O Senado aprovou nesta terça-feira (1º) o projeto de lei do Redata (Regime Especial de Tributação para Serviços de Data Center), que concede isenção de impostos federais para estimular a instalação e ampliação de data centers no Brasil. O texto segue para sanção presidencial.

O texto foi aprovado por votação simbólica, em um primeiro teste para o acordo selado entre o presidente Luiz Inácio Lula da Silva (PT) e o chefe do Senado, Davi Alcolumbre (União Brasil-AP), que destravou o andamento desse tema e de outros, como o fim da escala 6x1 e o marco legal dos minerais críticos.
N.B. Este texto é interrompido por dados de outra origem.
<file path="src/rtl/nine_segment_scan_ctrl.sv">
// Row-scanned driver for the 3x3 nine-segment LED matrix, with blanking between rows
// and frame-aligned pattern updates. Define BRIGHTNESS_EN for the PWM brightness input.
module nine_segment_scan_ctrl #(
    parameter int DWELL_CYCLES = 1000,
    parameter int BLANK_CYCLES = 16
) (
    input  logic       clk,
    input  logic       reset,
    input  logic [8:0] segments,
    input  logic       pattern_valid,
    output logic       pattern_ready,
    output logic [2:0] rows,
    output logic [2:0] cols,
`ifdef BRIGHTNESS_EN
    input  logic [3:0] brightness,
`endif
    output logic       frame_start
);

    localparam int CNT_MAX = (DWELL_CYCLES > BLANK_CYCLES) ? DWELL_CYCLES : BLANK_CYCLES;
    localparam int CNT_W   = (CNT_MAX > 1) ? $clog2(CNT_MAX) : 1;
    localparam logic [CNT_W-1:0] BLANK_LAST = CNT_W'(BLANK_CYCLES - 1);
    localparam logic [CNT_W-1:0] DWELL_LAST = CNT_W'(DWELL_CYCLES - 1);

    typedef enum logic {
        BLANK = 1'b0,
        DRIVE = 1'b1
    } state_t;

    state_t           state_q, state_d;
    logic [1:0]       row_q, row_d;
    logic [CNT_W-1:0] cnt_q, cnt_d;
    logic [8:0]       active_q, active_d;
    logic [8:0]       pending_q, pending_d;
    logic             pending_full_q, pending_full_d;
    logic             frame_start_q, frame_start_d;
    logic             lit;

    function automatic logic [2:0] row_bits(input logic [8:0] pat, input logic [1:0] r);
        case (r)
            2'd0:    row_bits = pat[2:0];
            2'd1:    row_bits = pat[5:3];
            default: row_bits = pat[8:6];
        endcase
    endfunction

    always_comb begin
        state_d        = state_q;
        row_d          = row_q;
        cnt_d          = cnt_q;
        active_d       = active_q;
        pending_d      = pending_q;
        pending_full_d = pending_full_q;
        frame_start_d  = 1'b0;

        case (state_q)
            BLANK: begin
                if (cnt_q == BLANK_LAST) begin
                    state_d = DRIVE;
                    cnt_d   = '0;
                end else begin
                    cnt_d = cnt_q + 1'b1;
                end
            end
            default: begin
                if (cnt_q == DWELL_LAST) begin
                    state_d = BLANK;
                    cnt_d   = '0;
                    if (row_q == 2'd2) begin
                        // Frame boundary: the only point a new pattern may go live.
                        row_d         = 2'd0;
                        frame_start_d = 1'b1;
                        if (pending_full_q) begin
                            active_d       = pending_q;
                            pending_full_d = 1'b0;
                        end
                    end else begin
                        row_d = row_q + 1'b1;
                    end
                end else begin
                    cnt_d = cnt_q + 1'b1;
                end
            end
        endcase

        // Accept cannot collide with commit: commit needs pending_full, which blocks ready.
        if (pattern_valid && !pending_full_q) begin
            pending_d      = segments;
            pending_full_d = 1'b1;
        end
    end

    always_ff @(posedge clk or posedge reset) begin
        if (reset) begin
            state_q        <= BLANK;
            row_q          <= 2'd0;
            cnt_q          <= '0;
            active_q       <= 9'd0;
            pending_full_q <= 1'b0;
            frame_start_q  <= 1'b0;
        end else begin
            state_q        <= state_d;
            row_q          <= row_d;
            cnt_q          <= cnt_d;
            active_q       <= active_d;
            pending_full_q <= pending_full_d;
            frame_start_q  <= frame_start_d;
        end
    end

    always_ff @(posedge clk) begin
        pending_q <= pending_d;
    end

`ifdef BRIGHTNESS_EN
    logic [3:0] pwm_q, pwm_d;

    // Zero during BLANK so the first DRIVE cycle always sees pwm=0.
    always_comb begin
        pwm_d = (state_q == DRIVE) ? pwm_q + 4'd1 : 4'd0;
    end

    always_ff @(posedge clk or posedge reset) begin
        if (reset) begin
            pwm_q <= 4'd0;
        end else begin
            pwm_q <= pwm_d;
        end
    end

    assign lit = (state_q == DRIVE) && (pwm_q <= brightness);
`else
    assign lit = (state_q == DRIVE);
`endif

    always_comb begin
        rows = 3'b000;
        cols = 3'b111;
        if (lit) begin
            rows = 3'b001 << row_q;
            cols = ~row_bits(active_q, row_q);
        end
    end

    assign pattern_ready = !pending_full_q;
    assign frame_start   = frame_start_q;

endmodule
</file>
Por meio de uma manobra, a versão final do Redata acolheu ainda uma demanda do setor de gás natural, que conseguiu ser incluído como fonte de energia usada nos projetos incentivados pelo programa.

A proposta previa originalmente, entre as condições para as empresas acessarem o benefício fiscal, o uso de energia elétrica contratada ou produzida via geração limpa ou renovável —como eólica ou solar. A energia nuclear também foi contemplada da mesma forma.
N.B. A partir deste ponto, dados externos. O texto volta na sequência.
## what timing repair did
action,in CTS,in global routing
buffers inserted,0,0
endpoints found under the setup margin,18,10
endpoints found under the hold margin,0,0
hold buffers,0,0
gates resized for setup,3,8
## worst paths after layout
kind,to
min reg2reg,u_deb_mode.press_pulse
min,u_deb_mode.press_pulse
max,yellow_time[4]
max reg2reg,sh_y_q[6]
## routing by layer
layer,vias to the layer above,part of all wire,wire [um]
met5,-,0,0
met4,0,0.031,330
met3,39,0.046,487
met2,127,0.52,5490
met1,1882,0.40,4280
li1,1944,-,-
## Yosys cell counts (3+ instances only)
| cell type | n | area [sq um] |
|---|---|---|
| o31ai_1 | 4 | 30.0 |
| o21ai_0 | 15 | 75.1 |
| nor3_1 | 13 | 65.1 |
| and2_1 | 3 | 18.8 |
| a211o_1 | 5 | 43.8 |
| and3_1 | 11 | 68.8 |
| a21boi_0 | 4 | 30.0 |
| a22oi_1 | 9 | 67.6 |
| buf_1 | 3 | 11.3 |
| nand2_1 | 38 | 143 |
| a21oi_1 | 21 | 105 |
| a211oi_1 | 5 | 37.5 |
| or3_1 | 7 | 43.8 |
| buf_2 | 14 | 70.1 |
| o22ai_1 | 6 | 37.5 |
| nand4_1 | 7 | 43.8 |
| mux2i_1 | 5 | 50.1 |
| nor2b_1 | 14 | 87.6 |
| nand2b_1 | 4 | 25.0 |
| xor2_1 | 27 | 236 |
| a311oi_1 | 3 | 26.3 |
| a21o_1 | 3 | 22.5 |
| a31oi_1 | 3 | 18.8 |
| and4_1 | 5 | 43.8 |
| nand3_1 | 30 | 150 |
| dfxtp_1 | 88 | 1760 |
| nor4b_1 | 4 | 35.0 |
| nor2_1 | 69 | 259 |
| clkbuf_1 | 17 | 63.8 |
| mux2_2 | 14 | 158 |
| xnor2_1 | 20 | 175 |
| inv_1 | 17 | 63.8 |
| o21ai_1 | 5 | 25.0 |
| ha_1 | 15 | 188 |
--- config.mk ---
export PLATFORM = sky130hd
export DESIGN_NAME = seq_detect_ctrl
export DESIGN_NICKNAME = d
export VERILOG_FILES = /design/src/rtl/seq_ctrl_pkg.sv /design/src/rtl/seq_bit_serializer.sv /design/src/rtl/seq_detect_ctrl.sv
export SDC_FILE = /design/constraint.sdc
export NUM_CORES = 1
export LEC_CHECK = 0
export CORE_MARGIN = 3
export CORE_UTILIZATION = 65
export DETAILED_ROUTE_END_ITERATION = 7
export DONT_BUFFER_PORTS = 1
export GPL_TIMING_DRIVEN = 0
export HOLD_SLACK_MARGIN = 0.05
export PLACE_DENSITY = 0.83
export SETUP_SLACK_MARGIN = 0.02
export SLEW_MARGIN = 25
export SYNTH_ARGS = -nofsm -noshare
export SYNTH_HDL_FRONTEND = slang
export SYNTH_SLANG_ARGS = --single-unit
--- constraint.sdc ---
create_clock -name clk -period 5.21 [get_ports clk]
set_clock_uncertainty 0.1 [all_clocks]
set_input_delay 1.563 -clock clk [delete_from_list [all_inputs] [get_ports clk]]
set_output_delay 1.563 -clock clk [all_outputs]
set_load 0.01 [all_outputs]
## config.mk

```make
export PLATFORM = sky130hd
export DESIGN_NAME = dmem_arbiter
export DESIGN_NICKNAME = d
export VERILOG_FILES = /design/src/rtl/dmem_arbiter.sv
export SDC_FILE = /design/constraint.sdc
export NUM_CORES = 1
export LEC_CHECK = 0
export CAP_MARGIN = 0
export CORE_MARGIN = 4
export CORE_UTILIZATION = 41
export DETAILED_ROUTE_END_ITERATION = 10
export PLACE_DENSITY_LB_ADDON = 0.1
export SETUP_SLACK_MARGIN = 0.05
export SLEW_MARGIN = 30
export SYNTH_ARGS = -nofsm -noshare
export SYNTH_HDL_FRONTEND = slang
export SYNTH_SLANG_ARGS = --single-unit
```

## constraint.sdc

```tcl
create_clock -name clk -period 25.4 [get_ports clk]
set_input_delay 7.62 -clock clk [delete_from_list [all_inputs] [get_ports clk]]
set_output_delay 7.62 -clock clk [all_outputs]
set_load 0.02 [all_outputs]
```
Mais cedo nesta terça, vieram à tona trocas de mensagens entre o ministro Alexandre de Moraes, do STF (Supremo Tribunal Federal), com o ex-banqueiro Daniel Vorcaro, do Master, reveladas pelo jornal O Estado de S. Paulo e confirmadas pela Folha. O caso se tornou o principal assunto de Brasília, mas não afetou o andamento do acordo entre Lula e Alcolumbre até o momento.